++++ Data records

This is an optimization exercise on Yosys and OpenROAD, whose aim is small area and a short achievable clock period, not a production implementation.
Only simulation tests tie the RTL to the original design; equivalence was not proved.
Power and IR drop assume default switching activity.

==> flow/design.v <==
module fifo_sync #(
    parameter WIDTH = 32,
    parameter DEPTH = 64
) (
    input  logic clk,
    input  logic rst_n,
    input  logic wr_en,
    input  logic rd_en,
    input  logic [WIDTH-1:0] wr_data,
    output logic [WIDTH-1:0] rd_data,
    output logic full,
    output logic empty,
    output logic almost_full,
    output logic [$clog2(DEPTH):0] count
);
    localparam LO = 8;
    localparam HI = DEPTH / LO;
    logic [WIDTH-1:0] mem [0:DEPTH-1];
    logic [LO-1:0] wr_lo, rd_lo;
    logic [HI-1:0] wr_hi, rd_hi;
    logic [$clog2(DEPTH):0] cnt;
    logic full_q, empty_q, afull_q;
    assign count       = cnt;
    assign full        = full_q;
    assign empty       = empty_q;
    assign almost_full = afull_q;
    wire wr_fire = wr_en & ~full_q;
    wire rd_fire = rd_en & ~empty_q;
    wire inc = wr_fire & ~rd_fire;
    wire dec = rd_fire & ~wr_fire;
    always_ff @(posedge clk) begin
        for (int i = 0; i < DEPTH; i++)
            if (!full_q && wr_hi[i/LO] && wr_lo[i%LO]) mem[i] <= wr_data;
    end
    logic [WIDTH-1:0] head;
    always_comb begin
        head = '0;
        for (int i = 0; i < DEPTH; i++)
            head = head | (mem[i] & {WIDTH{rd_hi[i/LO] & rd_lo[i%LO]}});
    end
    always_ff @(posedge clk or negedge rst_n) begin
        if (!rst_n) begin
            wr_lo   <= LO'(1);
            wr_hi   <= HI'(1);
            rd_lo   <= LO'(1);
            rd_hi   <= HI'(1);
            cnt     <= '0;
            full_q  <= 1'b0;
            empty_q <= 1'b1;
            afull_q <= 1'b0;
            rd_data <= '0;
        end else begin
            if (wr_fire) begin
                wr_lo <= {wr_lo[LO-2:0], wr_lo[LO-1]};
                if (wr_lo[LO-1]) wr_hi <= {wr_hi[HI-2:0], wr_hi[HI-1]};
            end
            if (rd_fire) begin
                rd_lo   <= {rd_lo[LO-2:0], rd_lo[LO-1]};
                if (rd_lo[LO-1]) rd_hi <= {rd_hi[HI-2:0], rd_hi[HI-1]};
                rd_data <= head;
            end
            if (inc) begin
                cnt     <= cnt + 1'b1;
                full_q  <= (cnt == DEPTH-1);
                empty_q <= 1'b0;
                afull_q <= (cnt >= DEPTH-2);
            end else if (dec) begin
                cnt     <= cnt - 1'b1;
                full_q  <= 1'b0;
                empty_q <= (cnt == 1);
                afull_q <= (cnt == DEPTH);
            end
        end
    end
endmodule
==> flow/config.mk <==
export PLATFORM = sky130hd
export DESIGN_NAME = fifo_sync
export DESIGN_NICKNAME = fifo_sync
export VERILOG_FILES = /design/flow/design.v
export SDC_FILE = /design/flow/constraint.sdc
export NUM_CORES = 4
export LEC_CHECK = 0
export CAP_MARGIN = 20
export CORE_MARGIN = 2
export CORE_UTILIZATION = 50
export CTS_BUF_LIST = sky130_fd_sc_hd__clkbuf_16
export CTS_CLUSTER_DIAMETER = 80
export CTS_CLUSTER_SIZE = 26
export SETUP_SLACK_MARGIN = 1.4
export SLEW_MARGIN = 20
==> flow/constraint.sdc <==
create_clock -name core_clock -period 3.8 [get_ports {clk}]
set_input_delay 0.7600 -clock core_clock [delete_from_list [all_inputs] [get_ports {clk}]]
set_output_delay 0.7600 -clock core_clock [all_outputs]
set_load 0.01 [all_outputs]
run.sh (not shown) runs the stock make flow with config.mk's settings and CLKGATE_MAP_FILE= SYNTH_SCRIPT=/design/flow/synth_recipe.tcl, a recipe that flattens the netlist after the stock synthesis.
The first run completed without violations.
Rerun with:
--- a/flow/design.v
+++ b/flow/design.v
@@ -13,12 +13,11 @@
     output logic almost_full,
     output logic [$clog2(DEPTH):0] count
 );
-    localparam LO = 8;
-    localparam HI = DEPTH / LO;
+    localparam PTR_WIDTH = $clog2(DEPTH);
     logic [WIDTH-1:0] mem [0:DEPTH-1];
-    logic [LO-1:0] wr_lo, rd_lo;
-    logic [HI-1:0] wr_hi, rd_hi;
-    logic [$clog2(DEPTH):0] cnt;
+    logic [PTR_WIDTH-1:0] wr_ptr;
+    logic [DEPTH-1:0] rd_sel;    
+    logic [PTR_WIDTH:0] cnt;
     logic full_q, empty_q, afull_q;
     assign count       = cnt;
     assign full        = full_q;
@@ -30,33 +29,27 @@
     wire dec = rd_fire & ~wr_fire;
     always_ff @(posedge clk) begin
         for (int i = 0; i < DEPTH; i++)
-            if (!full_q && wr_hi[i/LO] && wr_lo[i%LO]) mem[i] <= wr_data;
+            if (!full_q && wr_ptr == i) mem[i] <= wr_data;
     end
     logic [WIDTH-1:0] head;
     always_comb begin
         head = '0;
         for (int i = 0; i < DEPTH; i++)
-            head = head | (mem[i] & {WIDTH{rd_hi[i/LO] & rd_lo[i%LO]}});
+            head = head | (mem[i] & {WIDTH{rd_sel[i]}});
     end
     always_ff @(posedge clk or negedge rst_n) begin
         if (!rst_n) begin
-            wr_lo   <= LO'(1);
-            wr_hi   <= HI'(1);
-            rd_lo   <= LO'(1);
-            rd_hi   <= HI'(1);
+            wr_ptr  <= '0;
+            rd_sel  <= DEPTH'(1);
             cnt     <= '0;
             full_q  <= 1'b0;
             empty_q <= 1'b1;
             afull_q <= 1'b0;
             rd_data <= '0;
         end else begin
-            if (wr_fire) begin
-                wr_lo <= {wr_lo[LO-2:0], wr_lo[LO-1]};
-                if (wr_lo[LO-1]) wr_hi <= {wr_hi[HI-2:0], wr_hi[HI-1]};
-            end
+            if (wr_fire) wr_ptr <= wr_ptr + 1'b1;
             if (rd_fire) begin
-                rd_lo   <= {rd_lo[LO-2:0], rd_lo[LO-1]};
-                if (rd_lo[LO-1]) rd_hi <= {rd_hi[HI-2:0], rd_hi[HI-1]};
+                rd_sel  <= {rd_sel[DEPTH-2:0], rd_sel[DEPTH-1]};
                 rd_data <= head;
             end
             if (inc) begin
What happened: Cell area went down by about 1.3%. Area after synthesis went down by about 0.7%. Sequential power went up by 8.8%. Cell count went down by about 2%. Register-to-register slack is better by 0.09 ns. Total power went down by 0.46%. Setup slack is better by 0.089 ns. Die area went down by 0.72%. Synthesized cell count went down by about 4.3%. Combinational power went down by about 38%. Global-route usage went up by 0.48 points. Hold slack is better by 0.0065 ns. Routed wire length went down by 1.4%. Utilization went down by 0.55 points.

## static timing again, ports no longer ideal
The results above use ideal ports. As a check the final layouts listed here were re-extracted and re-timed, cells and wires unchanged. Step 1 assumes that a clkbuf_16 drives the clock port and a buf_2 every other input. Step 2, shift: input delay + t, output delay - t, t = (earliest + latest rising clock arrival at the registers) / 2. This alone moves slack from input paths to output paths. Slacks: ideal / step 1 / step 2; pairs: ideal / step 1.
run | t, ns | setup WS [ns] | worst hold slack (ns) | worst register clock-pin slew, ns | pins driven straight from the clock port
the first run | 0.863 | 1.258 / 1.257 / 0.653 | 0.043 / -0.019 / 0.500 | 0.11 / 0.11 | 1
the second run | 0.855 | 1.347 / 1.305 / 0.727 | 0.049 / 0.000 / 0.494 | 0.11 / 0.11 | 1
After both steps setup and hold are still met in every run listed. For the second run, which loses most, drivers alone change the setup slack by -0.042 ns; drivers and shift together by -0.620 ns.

++++++++
++++ Data records

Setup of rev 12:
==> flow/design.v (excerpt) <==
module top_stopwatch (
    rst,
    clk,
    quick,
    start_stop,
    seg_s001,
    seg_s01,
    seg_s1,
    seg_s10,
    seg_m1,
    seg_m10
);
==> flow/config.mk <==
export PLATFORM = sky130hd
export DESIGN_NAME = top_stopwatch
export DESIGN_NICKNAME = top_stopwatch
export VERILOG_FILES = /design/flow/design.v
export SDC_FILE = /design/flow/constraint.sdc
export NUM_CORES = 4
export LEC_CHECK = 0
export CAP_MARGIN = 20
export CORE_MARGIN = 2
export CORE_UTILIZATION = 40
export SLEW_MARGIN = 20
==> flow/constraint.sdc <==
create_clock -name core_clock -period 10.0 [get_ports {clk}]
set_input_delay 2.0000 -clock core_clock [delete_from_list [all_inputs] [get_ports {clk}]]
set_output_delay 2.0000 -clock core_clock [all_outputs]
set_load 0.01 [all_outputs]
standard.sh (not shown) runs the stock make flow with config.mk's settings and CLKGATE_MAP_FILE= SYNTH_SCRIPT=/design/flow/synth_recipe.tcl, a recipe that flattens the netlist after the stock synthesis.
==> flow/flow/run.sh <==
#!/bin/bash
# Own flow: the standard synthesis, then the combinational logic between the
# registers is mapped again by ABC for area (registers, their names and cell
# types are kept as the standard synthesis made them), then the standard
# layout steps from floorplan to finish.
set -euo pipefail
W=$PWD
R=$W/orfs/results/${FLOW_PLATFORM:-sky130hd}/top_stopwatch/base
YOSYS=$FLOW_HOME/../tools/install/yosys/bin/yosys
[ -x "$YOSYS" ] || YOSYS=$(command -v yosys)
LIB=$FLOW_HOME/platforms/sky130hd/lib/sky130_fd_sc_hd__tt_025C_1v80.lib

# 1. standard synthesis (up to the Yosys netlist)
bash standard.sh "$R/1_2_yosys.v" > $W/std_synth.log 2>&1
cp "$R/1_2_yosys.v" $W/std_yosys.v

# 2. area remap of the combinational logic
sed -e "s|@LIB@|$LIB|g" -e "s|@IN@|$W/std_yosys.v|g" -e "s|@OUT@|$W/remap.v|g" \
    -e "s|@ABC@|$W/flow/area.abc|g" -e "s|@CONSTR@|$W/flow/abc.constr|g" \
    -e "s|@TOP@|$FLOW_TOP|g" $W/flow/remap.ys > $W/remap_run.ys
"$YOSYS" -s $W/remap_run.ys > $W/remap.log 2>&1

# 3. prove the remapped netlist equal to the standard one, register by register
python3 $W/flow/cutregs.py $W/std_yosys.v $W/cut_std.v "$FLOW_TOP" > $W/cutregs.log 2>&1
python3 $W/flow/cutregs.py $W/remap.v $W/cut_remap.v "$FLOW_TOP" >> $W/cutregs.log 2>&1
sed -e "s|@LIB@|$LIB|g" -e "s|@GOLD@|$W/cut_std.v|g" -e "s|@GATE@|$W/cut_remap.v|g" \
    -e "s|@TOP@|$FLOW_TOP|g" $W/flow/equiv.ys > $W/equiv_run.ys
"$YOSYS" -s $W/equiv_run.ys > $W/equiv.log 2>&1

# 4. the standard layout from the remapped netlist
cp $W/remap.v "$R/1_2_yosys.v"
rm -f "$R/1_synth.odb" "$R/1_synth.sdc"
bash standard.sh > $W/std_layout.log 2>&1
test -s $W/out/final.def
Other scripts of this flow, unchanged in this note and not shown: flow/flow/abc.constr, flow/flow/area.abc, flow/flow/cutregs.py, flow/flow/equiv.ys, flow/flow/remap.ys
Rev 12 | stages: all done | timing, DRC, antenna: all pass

++++++++

Goal of the exercise: Look above for the line holding "export CORE_UTILIZATION = 40". Print it and every line after it, exactly, through the line holding "set_input_delay 2.0000 -clock".

Task response:
export CORE_UTILIZATION = 40
export SLEW_MARGIN = 20
==> flow/constraint.sdc <==
create_clock -name core_clock -period 10.0 [get_ports {clk}]
set_input_delay 2.0000 -clock core_clock [delete_from_list [all_inputs] [get_ports {clk}]]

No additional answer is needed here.